Brief:
Every line in the following data that has "IDLE" counts toward the total; state that total alone.
_ _ _ _ _
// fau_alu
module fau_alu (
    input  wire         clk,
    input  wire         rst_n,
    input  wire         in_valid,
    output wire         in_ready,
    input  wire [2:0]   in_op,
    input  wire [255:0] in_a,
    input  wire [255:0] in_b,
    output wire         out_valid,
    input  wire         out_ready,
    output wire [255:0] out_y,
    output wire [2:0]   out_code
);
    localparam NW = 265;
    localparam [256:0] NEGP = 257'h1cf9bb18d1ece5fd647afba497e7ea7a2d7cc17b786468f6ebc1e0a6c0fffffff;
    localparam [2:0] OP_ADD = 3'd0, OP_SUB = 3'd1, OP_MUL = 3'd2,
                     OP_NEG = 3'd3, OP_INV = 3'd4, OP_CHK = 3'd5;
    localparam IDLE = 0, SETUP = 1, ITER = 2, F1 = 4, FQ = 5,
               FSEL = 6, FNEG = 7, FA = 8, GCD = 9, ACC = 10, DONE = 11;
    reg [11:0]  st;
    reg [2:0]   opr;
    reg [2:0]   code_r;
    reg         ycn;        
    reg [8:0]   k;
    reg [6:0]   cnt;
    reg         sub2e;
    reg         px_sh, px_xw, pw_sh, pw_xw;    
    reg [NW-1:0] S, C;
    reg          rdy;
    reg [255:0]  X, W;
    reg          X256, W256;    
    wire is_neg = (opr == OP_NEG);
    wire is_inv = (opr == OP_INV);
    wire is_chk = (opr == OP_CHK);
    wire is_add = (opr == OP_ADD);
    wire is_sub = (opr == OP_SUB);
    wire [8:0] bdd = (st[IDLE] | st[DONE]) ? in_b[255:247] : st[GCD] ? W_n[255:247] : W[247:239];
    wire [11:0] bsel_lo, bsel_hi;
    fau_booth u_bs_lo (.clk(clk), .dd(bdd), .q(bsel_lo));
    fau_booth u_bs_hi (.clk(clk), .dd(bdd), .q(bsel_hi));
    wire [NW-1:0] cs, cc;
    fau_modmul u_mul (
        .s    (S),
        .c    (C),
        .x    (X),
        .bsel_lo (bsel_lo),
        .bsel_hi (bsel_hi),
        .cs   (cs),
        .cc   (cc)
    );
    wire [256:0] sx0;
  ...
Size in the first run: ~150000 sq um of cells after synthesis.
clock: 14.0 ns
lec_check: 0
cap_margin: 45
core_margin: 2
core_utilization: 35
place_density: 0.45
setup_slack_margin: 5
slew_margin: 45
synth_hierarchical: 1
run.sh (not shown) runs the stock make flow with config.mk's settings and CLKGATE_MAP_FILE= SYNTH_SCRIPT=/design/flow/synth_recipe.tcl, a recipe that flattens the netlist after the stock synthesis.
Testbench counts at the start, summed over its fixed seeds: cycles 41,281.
From an optimization exercise on the open Yosys and OpenROAD flow, aimed at small area, a short achievable clock period and few clock cycles; shortcuts taken in it are not production practice.
Only simulation tests tie the RTL to the original design; equivalence was not proved.

## run 1
Design dither_core, start of the top module:
module dither_core (
    input  wire        clk,
    input  wire        rst,           
    input  wire        start,         
    input  wire [1:0]  op,            
    input  wire [15:0] width,
    input  wire [15:0] height,
    input  wire [15:0] stride,
    input  wire [15:0] src_base,
    input  wire [15:0] dbuf_base,
    input  wire [7:0]  qstep,
    input  wire        dout,
    output reg         busy,
    output reg         done,          
    output reg  [2:0]  err_code,      
    output reg         mem_req,
    output reg         mem_we,
    output reg  [15:0] mem_addr,
    output reg  [7:0]  mem_wdata,
    input  wire [7:0]  mem_rdata
);
==> flow/config.mk <==
export PLATFORM = sky130hd
export DESIGN_NAME = dither_core
export DESIGN_NICKNAME = dither_core
export VERILOG_FILES = /design/flow/design.v
export SDC_FILE = /design/flow/constraint.sdc
export NUM_CORES = 4
export LEC_CHECK = 0
export CAP_MARGIN = 20
export CORE_MARGIN = 2
export CORE_UTILIZATION = 65
export SLEW_MARGIN = 20
==> flow/constraint.sdc <==
create_clock -name core_clock -period 30.0 [get_ports {clk}]
set_input_delay 6.0000 -clock core_clock [delete_from_list [all_inputs] [get_ports {clk}]]
set_output_delay 6.0000 -clock core_clock [all_outputs]
set_load 0.01 [all_outputs]
standard.sh (not shown) runs the stock make flow with config.mk's settings and CLKGATE_MAP_FILE= SYNTH_SCRIPT=/design/flow/synth_recipe.tcl, a recipe that flattens the netlist after the stock synthesis.
==> flow/flow/run.sh <==
#!/bin/bash
# The standard layout, with every input and output port buffered by a
# sky130_fd_sc_hd__buf_2 instead of the delay buffer buffer_ports picks by
# default.  Each tool's output stays in orfs/logs; make's own output goes to
# standard.log.
set -euo pipefail
export BUFFER_PORTS_ARGS="-buffer_cell sky130_fd_sc_hd__buf_2"
bash standard.sh > standard.log 2>&1
Run 1: full flow OK, the timing, DRC and antenna checks passed
Testbench counts of run 1, summed over its fixed seeds: cycles 97,441.
Source: an optimization exercise on an open RTL-to-GDS flow (aim: small area and a short achievable clock period). Production flows keep margins and buffers that such runs may drop.
Where RTL was checked, it was by simulation tests only, not by an equivalence proof against the original.
Function not checked in runs 4 and 5: the RTL went through the layout flow alone.
No activity file was given, so power comes from the tool's default toggle rates.

[flow/design.v]
module dfbridge (
    input  wire        clk,
    input  wire        rst,           
    input  wire        cmd_valid,
    input  wire [15:0] cmd,
    output wire        cmd_ready,
    output reg         rsp_valid,
    output reg  [15:0] rsp,
    input  wire        evt_valid,
    input  wire [15:0] evt,
    output reg         miso_valid,
    output reg  [7:0]  miso,
    output reg         utx_valid,
    output reg  [7:0]  utx,
    output reg         busy
);
    reg [7:0] mem0 [0:63];
    reg [7:0] mem1 [0:63];
    reg [6:0] head0, tail0, head1, tail1;     
    reg       wv0, wv1;               
    reg       byp0, byp1;             
    reg [7:0] wdat;                   
    reg [7:0] spi_rxd, spi_txd;
    reg       spi_rxavail, spi_txv, spi_reqpend;
    reg       spi_en, spi_rxie;              
    wire      spi_reqie = spi_rxie;
    reg [7:0] uart_rxd, uart_txd;
    reg       uart_rxavail, uart_fe_cur, uart_or_cur, uart_txfull;
    reg       uart_en, uart_rxie, uart_txrdy_ie;
    reg       gie;
    reg [2:0] clpc;
    reg [6:0] flg;
    reg [7:0] cnt [0:6];
    reg [6:0] cinc;                   
    wire [7:0] cnt_eff [0:6];
    genvar gc;
    generate
        for (gc = 0; gc < 7; gc = gc + 1) begin : ceff
            assign cnt_eff[gc] = (cinc[gc] && cnt[gc] != 8'hFF) ? inc8(cnt[gc]) : cnt[gc];
        end
    endgenerate
    function [7:0] inc8;
        input [7:0] a;
        integer k;
        reg c;
        begin
            c = 1'b1;
            for (k = 0; k < 8; k = k + 1) begin
                inc8[k] = a[k] ^ c;
                c = c & a[k];
            end
        end
    endfunction
    function [7:0] dec8;
        input [7:0] a;
        integer k;
        reg c;
        begin
            c = 1'b1;
            for (k = 0; k < 8; k = k + 1) begin
                dec8[k] = a[k] ^ c;
                c = c & ~a[k];
            end
        end
    endfunction
    wire [6:0] head0_i = inc8({1'b0, head0});
    wire [6:0] head1_i = inc8({1'b0, head1});
    wire [6:0] tail0_i = inc8({1'b0, tail0});
    wire [6:0] tail1_i = inc8({1'b0, tail1});
    wire [6:0] count0 = head0 - tail0;
    wire [6:0] count1 = head1 - tail1;
    wire       nz0   = head0 != tail0;
    wire       nz1   = head1 != tail1;
    wire       full0 = head0 == {~tail0[6], tail0[5:0]};
    wire       full1 = head1 == {~tail1[6], tail1[5:0]};
    wire [7:0] mrd0 = mem0[tail0[5:0]];
    wire [7:0] mrd1 = mem1[tail1[5:0]];
    wire [7:0] rd0   = byp0 ? wdat : mrd0;
    wire [7:0] rd1   = byp1 ? wdat : mrd1;
    wire [3:0] pend = {uart_en & ~uart_txfull, uart_rxavail, spi_reqpend, spi_rxavail};
    wire [3:0] ie   = {uart_txrdy_ie, uart_rxie, spi_reqie, spi_rxie};
    wire [3:0] rdy  = pend & ie;
    reg        irq;                           
    wire [3:0] ivec = {rdy[3] & ~rdy[2] & ~rdy[1] & ~rdy[0],
                       rdy[2] & ~rdy[1] & ~rdy[0],
                       rdy[1] & ~rdy[0],
                       rdy[0]};
    wire [3:0] pollc = pend & ~ie;
    reg        ready_r;                       
    assign cmd_ready = ready_r;
    wire host = cmd_valid & ~irq;
    wire tick = ~cmd_valid & ~irq;
    wire [7:0] op  = cmd[15:8];
    wire [7:0] imm = cmd[7:0];
    wire       z   = imm == 8'h00;
    wire c_sei   = op == 8'h01 && z;
    wire c_cli   = op == 8'h02 && z;
    wire c_push0 = op == 8'h10;
    wire c_push1 = op == 8'h18;
    wire c_pop0  = op == 8'h11 && z;
    wire c_pop1  = op == 8'h19 && z;
    wire c_len0  = op == 8'h12 && z;
    wire c_len1  = op == 8'h1A && z;
    wire c_cap   = (op == 8'h13 || op == 8'h1B) && z;
    wire c_full0 = op == 8'h14 && z;
    wire c_full1 = op == 8'h1C && z;
    wire c_emp0  = op == 8'h15 && z;
    wire c_emp1  = op == 8'h1D && z;
    wire c_sinit = op == 8'h20 && imm[7:3] == 5'd0;
    wire c_sei_s = op == 8'h21 && z;
    wire c_ssend = op == 8'h22;
    wire c_savl  = op == 8'h23 && z;
    wire c_serr  = op == 8'h24 && z;
    wire c_srecv = op == 8'h25 && z;
    wire c_uinit = op == 8'h28 && !imm[7] && imm[5:4] != 2'b11;
    wire c_uei   = op == 8'h29 && z;
    wire c_usend = op == 8'h2A;
    wire c_uavl  = op == 8'h2B && z;
    wire c_uerr  = op == 8'h2C && z;
    wire c_urecv = op == 8'h2D && z;
    wire c_flow  = op == 8'h30 && z;
    wire c_scan  = op == 8'h31 && z;
    wire c_poll  = op == 8'h32 && imm[7:2] == 6'd0;
    wire c_dcnt  = op == 8'h40 && imm[7:3] == 5'd0 && imm[2:0] != 3'd7;
    wire c_dflg  = op == 8'h41 && z;
    wire c_dstat = op == 8'h42 && z;
    wire c_dpend = op == 8'h43 && z;
    wire c_nop   = op == 8'h00 && z;
    wire c_legal = c_nop | c_sei | c_cli | c_push0 | c_push1 | c_pop0 | c_pop1 |
                   c_len0 | c_len1 | c_cap | c_full0 | c_full1 | c_emp0 | c_emp1 |
                   c_sinit | c_sei_s | c_ssend | c_savl | c_serr | c_srecv |
                   c_uinit | c_uei | c_usend | c_uavl | c_uerr | c_urecv |
                   c_flow | c_scan | c_poll | c_dcnt | c_dflg | c_dstat | c_dpend;
    wire tk0 = clpc == 3'd0;
    wire tk1 = clpc == 3'd1;
    wire tkp = clpc[2] | clpc[1];                  
    wire [3:0] tk_pv = {clpc[2] & clpc[0], clpc[2] & ~clpc[0],
                        ~clpc[2] & clpc[0], ~clpc[2] & ~clpc[0]};
    wire [3:0] c_pv  = {imm[1] & imm[0], imm[1] & ~imm[0], ~imm[1] & imm[0], ~imm[1] & ~imm[0]};
    wire do_flow = (host & c_flow) | (tick & tk0);
    wire do_scan = (host & c_scan) | (tick & tk1);
    wire [3:0] run = ({4{irq}} & ivec) |
                     ({4{tick & tkp}} & tk_pv & pollc) |
                     ({4{host & c_poll}} & c_pv & pollc);
    wire push0_req = run[0] | (host & c_push0);
    wire push0 = push0_req & ~full0;
    wire pop0_isr0 = run[0] & uart_en & ~uart_txfull;
    wire pop0_isr3 = run[3] & nz0;
    wire pop0_host = host & c_pop0 & nz0;
    wire pop0 = pop0_isr0 | pop0_isr3 | pop0_host;
    wire [7:0] pv0 = (run[0] & ~nz0) ? spi_rxd : rd0;
    wire push1_req = (run[2] & ~uart_fe_cur & ~uart_or_cur) | (host & c_push1);
    wire push1 = push1_req & ~full1;
    wire isr1_load = run[1] & ~spi_txv;
    wire pop1 = (isr1_load | (host & c_pop1)) & nz1;
    wire s_ssend_ok = host & c_ssend & spi_en & ~spi_txv;
    wire s_usend_ok = host & c_usend & uart_en & ~uart_txfull;
    wire       m_spi_en   = spi_en | (host & c_sinit);
    wire       m_spi_txv  = spi_txv | run[1] | s_ssend_ok;
    wire [7:0] m_spi_txd  = s_ssend_ok ? imm : isr1_load ? (nz1 ? rd1 : 8'hFF) : spi_txd;
    wire       m_spi_rxav = spi_rxavail & ~run[0] & ~(host & c_srecv);
    wire       m_uart_en  = uart_en | (host & c_uinit);
    wire       m_txfull   = uart_txfull | pop0_isr0 | pop0_isr3 | s_usend_ok;
    wire [7:0] m_uart_txd = s_usend_ok ? imm : (pop0_isr0 | pop0_isr3) ? pv0 : uart_txd;
    wire       urx_clr    = run[2] | (host & c_urecv);
    wire       m_urxav    = uart_rxavail & ~urx_clr;
    wire       m_fe       = uart_fe_cur & ~urx_clr;
    wire       m_or       = uart_or_cur & ~urx_clr;
    wire [6:0] m_flg_set = {1'b0, 1'b0, 1'b0,
                            (host & c_pop1 & ~nz1) | (isr1_load & ~nz1),
                            push1_req & full1,
                            host & c_pop0 & ~nz0,
                            push0_req & full0};
    wire [6:0] m_flg = do_scan ? 7'd0 : (flg | m_flg_set);
    wire [7:0] eop = evt[15:8];
    wire e_sel   = evt_valid && eop == 8'h80 && evt[7:0] == 8'h00 && m_spi_en && !m_spi_txv;
    wire e_xfer  = evt_valid && eop == 8'h81 && m_spi_en;
    wire e_rx    = evt_valid && eop[7:1] == 7'b1000001 && m_uart_en;
    wire e_txd   = evt_valid && eop == 8'h84 && evt[7:0] == 8'h00 && m_uart_en && m_txfull;
    wire n_gie         = (gie | (host & c_sei)) & ~(host & c_cli);
    wire n_spi_rxie    = spi_rxie | (host & c_sei_s & spi_en);
    wire n_uart_rxie   = uart_rxie | (host & c_uei & uart_en);
    wire n_txrdy_ie    = (uart_txrdy_ie | (run[0] & push0)) & ~(run[3] & ~nz0);
    wire n_spi_rxav    = m_spi_rxav | e_xfer;
    wire n_spi_reqpend = (spi_reqpend & ~run[1]) | e_sel | e_xfer;
    wire n_txfull      = m_txfull & ~e_txd;
    wire n_urxav       = m_urxav | e_rx;
    wire n_irq = n_gie & ((n_spi_rxav & n_spi_rxie) | (n_spi_reqpend & n_spi_rxie) |
                          (n_urxav & n_uart_rxie) | (m_uart_en & ~n_txfull & n_txrdy_ie));
    wire flow_hi = count0 > 7'd48;
    wire flow_lo = count0 < 7'd16;
    wire m_busy  = flow_hi ? 1'b1 : flow_lo ? 1'b0 : busy;
    wire notready = (c_sei_s & ~spi_en) | (c_ssend & (~spi_en | spi_txv)) |
                    (c_srecv & ~spi_rxavail) | (c_uei & ~uart_en) |
                    (c_usend & (~uart_en | uart_txfull)) | (c_urecv & ~uart_rxavail);
    wire popnone  = (c_pop0 & ~nz0) | (c_pop1 & ~nz1);
    wire [7:0] r_data =
        ({8{c_push0}} & {7'd0, ~full0}) |
        ({8{c_push1}} & {7'd0, ~full1}) |
        ({8{c_pop0 & nz0}} & rd0) |
        ({8{c_pop1 & nz1}} & rd1) |
        ({8{c_len0}} & {1'b0, count0}) |
        ({8{c_len1}} & {1'b0, count1}) |
        ({8{c_cap}} & 8'h40) |
        ({8{c_full0}} & {7'd0, full0}) |
        ({8{c_full1}} & {7'd0, full1}) |
        ({8{c_emp0}} & {7'd0, ~nz0}) |
        ({8{c_emp1}} & {7'd0, ~nz1}) |
        ({8{c_savl}} & {7'd0, spi_rxavail}) |
        ({8{c_serr}} & {2'b00, flg[6], 5'd0}) |
        ({8{c_srecv & spi_rxavail}} & spi_rxd) |
        ({8{c_uavl}} & {7'd0, uart_rxavail}) |
        ({8{c_uerr}} & {2'b00, flg[5], flg[4], 2'b00, uart_or_cur, uart_fe_cur}) |
        ({8{c_urecv & uart_rxavail}} & uart_rxd) |
        ({8{c_flow}} & {7'd0, m_busy}) |
        ({8{c_scan | c_dflg}} & {1'b0, flg}) |
        ({8{c_poll}} & {7'd0, |(c_pv & pollc)}) |
        ({8{c_dcnt}} & cnt_eff[imm[2:0]]) |
        ({8{c_dstat}} & {uart_en, spi_en, spi_txv, uart_txfull, nz1, uart_txrdy_ie, busy, gie}) |
        ({8{c_dpend}} & {ie, pend});
    wire [15:0] r = {{6{~c_legal}}, ~c_legal | notready, ~c_legal | popnone, r_data};
    genvar g;
    generate
        for (g = 0; g < 64; g = g + 1) begin : row
            always @(posedge clk) begin
                if (wv0 && head0[5:0] == ((g + 1) % 64)) mem0[g] <= wdat;
                if (wv1 && head1[5:0] == ((g + 1) % 64)) mem1[g] <= wdat;
            end
        end
    endgenerate
    always @(posedge clk) begin
        wdat  <= run[0] ? spi_rxd : run[2] ? uart_rxd : imm;
        rsp   <= r;
        miso  <= m_spi_txv ? m_spi_txd : 8'hFF;
        if (e_xfer) spi_rxd <= evt[7:0];
        spi_txd  <= m_spi_txd;
        if (e_rx) uart_rxd <= evt[7:0];
        uart_txd <= m_uart_txd;
        utx   <= m_uart_txd & {8{e_txd}};   
    end
    integer i;
    always @(posedge clk) begin
        if (rst) begin
            head0 <= 7'd0; tail0 <= 7'd0; wv0 <= 1'b0; byp0 <= 1'b0;
            head1 <= 7'd0; tail1 <= 7'd0; wv1 <= 1'b0; byp1 <= 1'b0;
            spi_rxavail <= 1'b0; spi_txv <= 1'b0; spi_reqpend <= 1'b0;
            spi_en <= 1'b0; spi_rxie <= 1'b0;
            uart_rxavail <= 1'b0; uart_fe_cur <= 1'b0; uart_or_cur <= 1'b0; uart_txfull <= 1'b0;
            uart_en <= 1'b0; uart_rxie <= 1'b0; uart_txrdy_ie <= 1'b0;
            gie <= 1'b0; irq <= 1'b0; ready_r <= 1'b1; busy <= 1'b0; clpc <= 3'd0; flg <= 7'd0;
            for (i = 0; i < 7; i = i + 1) cnt[i] <= 8'd0;
            cinc <= 7'd0;
            rsp_valid <= 1'b0; miso_valid <= 1'b0; utx_valid <= 1'b0;
        end else begin
            wv0 <= push0;
            byp0 <= push0 & (pop0 ? count0 == 7'd1 : !nz0);
            if (push0) head0 <= head0_i;
            if (pop0)  tail0 <= tail0_i;
            wv1 <= push1;
            byp1 <= push1 & !nz1;
            if (push1) head1 <= head1_i;
            if (pop1)  tail1 <= tail1_i;
            gie <= n_gie;
            irq <= n_irq;
            ready_r <= ~n_irq;
            if (do_flow) busy <= m_busy;
            if (tick) clpc <= (clpc == 3'd5) ? 3'd0 : clpc + 3'd1;
            spi_en <= m_spi_en;
            spi_rxie <= n_spi_rxie;
            spi_txv <= m_spi_txv & ~e_xfer;
            spi_rxavail <= n_spi_rxav;
            spi_reqpend <= n_spi_reqpend;
            uart_en <= m_uart_en;
            uart_rxie <= n_uart_rxie;
            uart_txfull <= n_txfull;
            uart_rxavail <= n_urxav;
            uart_fe_cur <= e_rx ? evt[8] : m_fe;
            uart_or_cur <= m_or | (e_rx & m_urxav);
            uart_txrdy_ie <= n_txrdy_ie;
            flg <= m_flg | {e_xfer & m_spi_rxav, e_rx & m_urxav, e_rx & evt[8], 1'b0, 1'b0, 1'b0, 1'b0}
                         | {3'b000, e_xfer & ~m_spi_txv, 3'b000};
            for (i = 0; i < 7; i = i + 1) cnt[i] <= cnt_eff[i];
            cinc <= do_scan ? flg : 7'd0;
            rsp_valid  <= host;
            miso_valid <= e_xfer;
            utx_valid  <= e_txd;
        end
    end
endmodule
_ _ _ _ _
Result of the task:
2